I followed the tutorial on the normalization part and used torchvision.transform([0.5],[0,5])
to normalize the input. My data class is just simply 2d array (like a grayscale bitmap, which already save the value of each pixel , thus I only used one channel [0.5]) stored as .dat file. However, I find the code actually doesn’t take effect. The input data is not transformed. Here is the what I tried:
class DatDataSet(Dataset):
def __init__(self,root_dir,transform=None):
self.root_dir=root_dir
self.transform=transform
self.label=os.listdir(data_dir)
self.filepath=[os.path.join(data_dir,x) for x in self.label]
fullpath=[list(map(lambda i: x+'\\'+i,os.listdir(x))) for x in self.filepath]
self.datpath=reduce(operator.add,fullpath)
self.num=[len(x) for x in fullpath]
self.labellist=np.concatenate([counter*np.ones(x) for counter,x in enumerate(self.num)])
self.transform=transform
def __len__(self):
return np.sum(self.num)
def __getitem__(self,idx):
img=pd.read_table(self.datpath[idx],header=None,sep='\s+')
sample={'data':img.values,'label':int(self.labellist[idx])}
return sample
transform=transforms.Compose([transforms.Normalize([0.5],[0.5])])
In order to see the normalization, I defined two data set, one with transformation dat_dataset = DatDataSet(root_dir=data_dir,transform=transform)

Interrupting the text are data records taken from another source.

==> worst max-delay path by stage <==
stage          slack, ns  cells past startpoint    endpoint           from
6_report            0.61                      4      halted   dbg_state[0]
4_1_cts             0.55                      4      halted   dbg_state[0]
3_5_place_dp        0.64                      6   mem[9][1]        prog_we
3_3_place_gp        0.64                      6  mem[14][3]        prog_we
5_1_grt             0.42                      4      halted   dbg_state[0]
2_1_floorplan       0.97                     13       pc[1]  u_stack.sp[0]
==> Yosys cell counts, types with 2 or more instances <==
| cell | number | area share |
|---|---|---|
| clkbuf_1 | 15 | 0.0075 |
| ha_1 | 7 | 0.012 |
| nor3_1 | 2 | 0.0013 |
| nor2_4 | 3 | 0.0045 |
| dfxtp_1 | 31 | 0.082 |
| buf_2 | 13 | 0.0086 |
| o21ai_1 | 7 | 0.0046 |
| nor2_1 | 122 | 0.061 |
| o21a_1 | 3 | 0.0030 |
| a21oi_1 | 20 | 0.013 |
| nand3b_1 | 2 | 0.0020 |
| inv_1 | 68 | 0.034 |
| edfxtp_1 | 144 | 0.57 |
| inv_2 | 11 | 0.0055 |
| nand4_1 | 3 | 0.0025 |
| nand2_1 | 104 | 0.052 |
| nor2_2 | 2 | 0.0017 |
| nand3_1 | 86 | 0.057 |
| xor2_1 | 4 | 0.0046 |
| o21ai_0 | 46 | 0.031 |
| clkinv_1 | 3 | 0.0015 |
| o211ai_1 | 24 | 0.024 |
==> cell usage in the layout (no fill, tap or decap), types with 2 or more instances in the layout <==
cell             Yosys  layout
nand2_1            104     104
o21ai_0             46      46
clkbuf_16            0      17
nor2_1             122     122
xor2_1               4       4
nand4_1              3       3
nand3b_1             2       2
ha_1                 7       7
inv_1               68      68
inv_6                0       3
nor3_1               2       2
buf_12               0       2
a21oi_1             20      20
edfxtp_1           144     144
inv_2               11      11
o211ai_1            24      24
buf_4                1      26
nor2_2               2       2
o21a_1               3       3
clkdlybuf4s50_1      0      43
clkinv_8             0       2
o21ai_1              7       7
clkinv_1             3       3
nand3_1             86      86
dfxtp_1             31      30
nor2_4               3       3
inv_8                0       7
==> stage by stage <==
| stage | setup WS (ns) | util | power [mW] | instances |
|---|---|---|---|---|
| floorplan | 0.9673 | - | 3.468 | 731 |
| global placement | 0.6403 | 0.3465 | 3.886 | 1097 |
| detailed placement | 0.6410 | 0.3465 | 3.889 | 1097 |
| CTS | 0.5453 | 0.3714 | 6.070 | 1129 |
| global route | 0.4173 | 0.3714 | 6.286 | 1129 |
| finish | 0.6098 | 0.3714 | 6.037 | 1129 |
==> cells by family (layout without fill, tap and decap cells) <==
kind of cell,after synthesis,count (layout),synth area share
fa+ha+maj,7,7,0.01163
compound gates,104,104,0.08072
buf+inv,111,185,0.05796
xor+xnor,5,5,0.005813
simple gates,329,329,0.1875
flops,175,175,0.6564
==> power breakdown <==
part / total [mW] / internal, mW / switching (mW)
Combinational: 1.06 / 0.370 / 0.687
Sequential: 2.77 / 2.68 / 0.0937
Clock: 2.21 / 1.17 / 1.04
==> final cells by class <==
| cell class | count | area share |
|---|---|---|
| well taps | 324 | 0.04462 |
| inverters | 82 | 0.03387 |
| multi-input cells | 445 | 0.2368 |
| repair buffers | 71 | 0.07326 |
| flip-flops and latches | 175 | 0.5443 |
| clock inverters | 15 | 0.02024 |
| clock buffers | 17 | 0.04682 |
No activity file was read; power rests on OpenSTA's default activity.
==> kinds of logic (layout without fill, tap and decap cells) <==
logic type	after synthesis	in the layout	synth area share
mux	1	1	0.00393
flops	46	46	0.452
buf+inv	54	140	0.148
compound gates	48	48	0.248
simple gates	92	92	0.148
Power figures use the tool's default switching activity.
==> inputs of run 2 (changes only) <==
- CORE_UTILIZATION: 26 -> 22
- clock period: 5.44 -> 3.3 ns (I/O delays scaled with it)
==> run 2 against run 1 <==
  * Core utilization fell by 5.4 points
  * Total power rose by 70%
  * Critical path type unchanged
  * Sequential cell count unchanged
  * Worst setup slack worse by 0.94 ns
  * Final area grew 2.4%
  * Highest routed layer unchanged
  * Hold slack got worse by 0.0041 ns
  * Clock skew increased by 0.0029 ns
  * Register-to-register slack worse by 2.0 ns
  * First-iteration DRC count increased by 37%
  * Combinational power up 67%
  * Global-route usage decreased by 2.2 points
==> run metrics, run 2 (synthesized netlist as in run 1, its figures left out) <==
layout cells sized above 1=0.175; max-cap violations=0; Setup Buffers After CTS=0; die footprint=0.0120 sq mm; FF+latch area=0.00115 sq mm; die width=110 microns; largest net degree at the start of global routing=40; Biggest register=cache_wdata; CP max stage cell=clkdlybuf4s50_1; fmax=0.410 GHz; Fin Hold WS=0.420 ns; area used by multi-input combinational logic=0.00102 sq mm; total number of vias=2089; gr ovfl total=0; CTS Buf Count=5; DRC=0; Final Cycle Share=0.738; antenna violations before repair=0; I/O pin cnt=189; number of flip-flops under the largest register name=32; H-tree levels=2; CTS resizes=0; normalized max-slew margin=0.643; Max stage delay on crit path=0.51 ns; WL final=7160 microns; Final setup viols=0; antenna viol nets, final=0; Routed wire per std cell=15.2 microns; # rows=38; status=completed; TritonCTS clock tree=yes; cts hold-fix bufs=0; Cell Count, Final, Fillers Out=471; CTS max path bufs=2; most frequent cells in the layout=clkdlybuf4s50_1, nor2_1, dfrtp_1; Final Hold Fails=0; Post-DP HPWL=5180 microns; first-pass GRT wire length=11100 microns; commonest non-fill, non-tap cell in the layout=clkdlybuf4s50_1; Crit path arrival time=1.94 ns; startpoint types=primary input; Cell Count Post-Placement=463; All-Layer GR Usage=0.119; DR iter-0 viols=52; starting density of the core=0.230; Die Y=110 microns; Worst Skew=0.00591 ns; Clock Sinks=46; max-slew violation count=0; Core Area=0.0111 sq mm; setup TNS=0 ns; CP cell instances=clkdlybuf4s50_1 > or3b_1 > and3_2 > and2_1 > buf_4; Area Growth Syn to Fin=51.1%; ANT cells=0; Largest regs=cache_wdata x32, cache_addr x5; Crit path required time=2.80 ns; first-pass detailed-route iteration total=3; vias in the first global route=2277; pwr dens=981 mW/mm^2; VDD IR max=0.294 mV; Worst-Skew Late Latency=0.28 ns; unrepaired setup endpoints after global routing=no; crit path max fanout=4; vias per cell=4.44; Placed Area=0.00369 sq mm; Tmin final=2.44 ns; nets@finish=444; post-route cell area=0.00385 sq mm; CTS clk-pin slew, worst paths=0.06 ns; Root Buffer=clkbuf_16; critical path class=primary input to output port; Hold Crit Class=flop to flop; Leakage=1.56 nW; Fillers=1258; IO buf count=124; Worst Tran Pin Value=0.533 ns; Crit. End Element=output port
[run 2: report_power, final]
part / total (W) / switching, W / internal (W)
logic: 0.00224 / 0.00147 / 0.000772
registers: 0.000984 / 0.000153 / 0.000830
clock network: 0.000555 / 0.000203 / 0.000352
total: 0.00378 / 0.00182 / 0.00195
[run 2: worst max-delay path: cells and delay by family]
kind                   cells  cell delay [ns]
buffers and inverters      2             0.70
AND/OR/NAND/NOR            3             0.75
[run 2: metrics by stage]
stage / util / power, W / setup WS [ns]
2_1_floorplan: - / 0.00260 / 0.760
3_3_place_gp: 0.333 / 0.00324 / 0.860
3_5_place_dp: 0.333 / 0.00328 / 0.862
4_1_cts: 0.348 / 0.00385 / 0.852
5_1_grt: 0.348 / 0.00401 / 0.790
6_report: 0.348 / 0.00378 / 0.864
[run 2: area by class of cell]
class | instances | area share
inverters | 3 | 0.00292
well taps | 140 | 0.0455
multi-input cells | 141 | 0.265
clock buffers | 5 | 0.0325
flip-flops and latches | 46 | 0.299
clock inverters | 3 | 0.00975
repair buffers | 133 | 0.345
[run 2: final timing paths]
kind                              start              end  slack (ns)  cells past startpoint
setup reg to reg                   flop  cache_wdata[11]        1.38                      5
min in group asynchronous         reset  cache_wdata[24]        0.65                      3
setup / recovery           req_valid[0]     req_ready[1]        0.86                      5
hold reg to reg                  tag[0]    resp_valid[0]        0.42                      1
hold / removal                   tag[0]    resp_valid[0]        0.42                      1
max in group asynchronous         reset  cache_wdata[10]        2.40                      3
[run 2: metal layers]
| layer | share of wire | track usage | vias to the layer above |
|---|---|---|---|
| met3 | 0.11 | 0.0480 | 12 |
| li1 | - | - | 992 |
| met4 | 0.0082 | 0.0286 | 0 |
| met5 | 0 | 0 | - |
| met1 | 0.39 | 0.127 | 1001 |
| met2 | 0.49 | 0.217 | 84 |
--- src/rtl/uart_rx_pkg.sv ---
// uart_rx_pkg: FSM state encodings, baud divider helper and frame constants shared by the UART blocks
package uart_rx_pkg;
  localparam int UART_DATA_BITS = 8;
  typedef enum logic [2:0] {
    IDLE   = 3'd0,
    START  = 3'd1,
    DATA   = 3'd2,
    PARITY = 3'd3,
    STOP   = 3'd4,
    BREAK  = 3'd5
  } state_e;
  // Rounded clock-per-sample-tick divider, clamped to at least 1
  function automatic int calc_div(input int clk_hz, input int baud, input int os);
    int d;
    d = (clk_hz + baud * os / 2) / (baud * os);
    return (d < 1) ? 1 : d;
  endfunction
endpackage

--- src/rtl/uart_baud_gen.sv ---
// uart_baud_gen: free-running sample-tick divider, restartable so ticks realign to a start edge
module uart_baud_gen #(
  parameter int DIV = 1
) (
  input  logic clk,
  input  logic rst,
  input  logic restart,
  output logic tick
);
  localparam int W = (DIV > 1) ? $clog2(DIV) : 1;
  logic [W-1:0] cnt_q, cnt_d;
  assign tick = (cnt_q == W'(DIV - 1));
  // Count 0..DIV-1, wrapping on the tick or jumping back to 0 on restart
  always_comb cnt_d = (restart || tick) ? '0 : cnt_q + W'(1);
  // Counter register
  always_ff @(posedge clk) begin
    if (rst) cnt_q <= '0;
    else     cnt_q <= cnt_d;
  end
endmodule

and another without transformation dat_dataset2 = DatDataSet(root_dir=data_dir,transform=None)
Strangely, when I take the same index of data from dat_dataset
and dat_dataset2
, I found the values are the same.
Is it true that the torchvision.transform([0.5],[0,5])
can only transform the images instead of any custom dataset? Or what is the proper way to normalize?
Any comments and idea are highly appreciated. Thank you!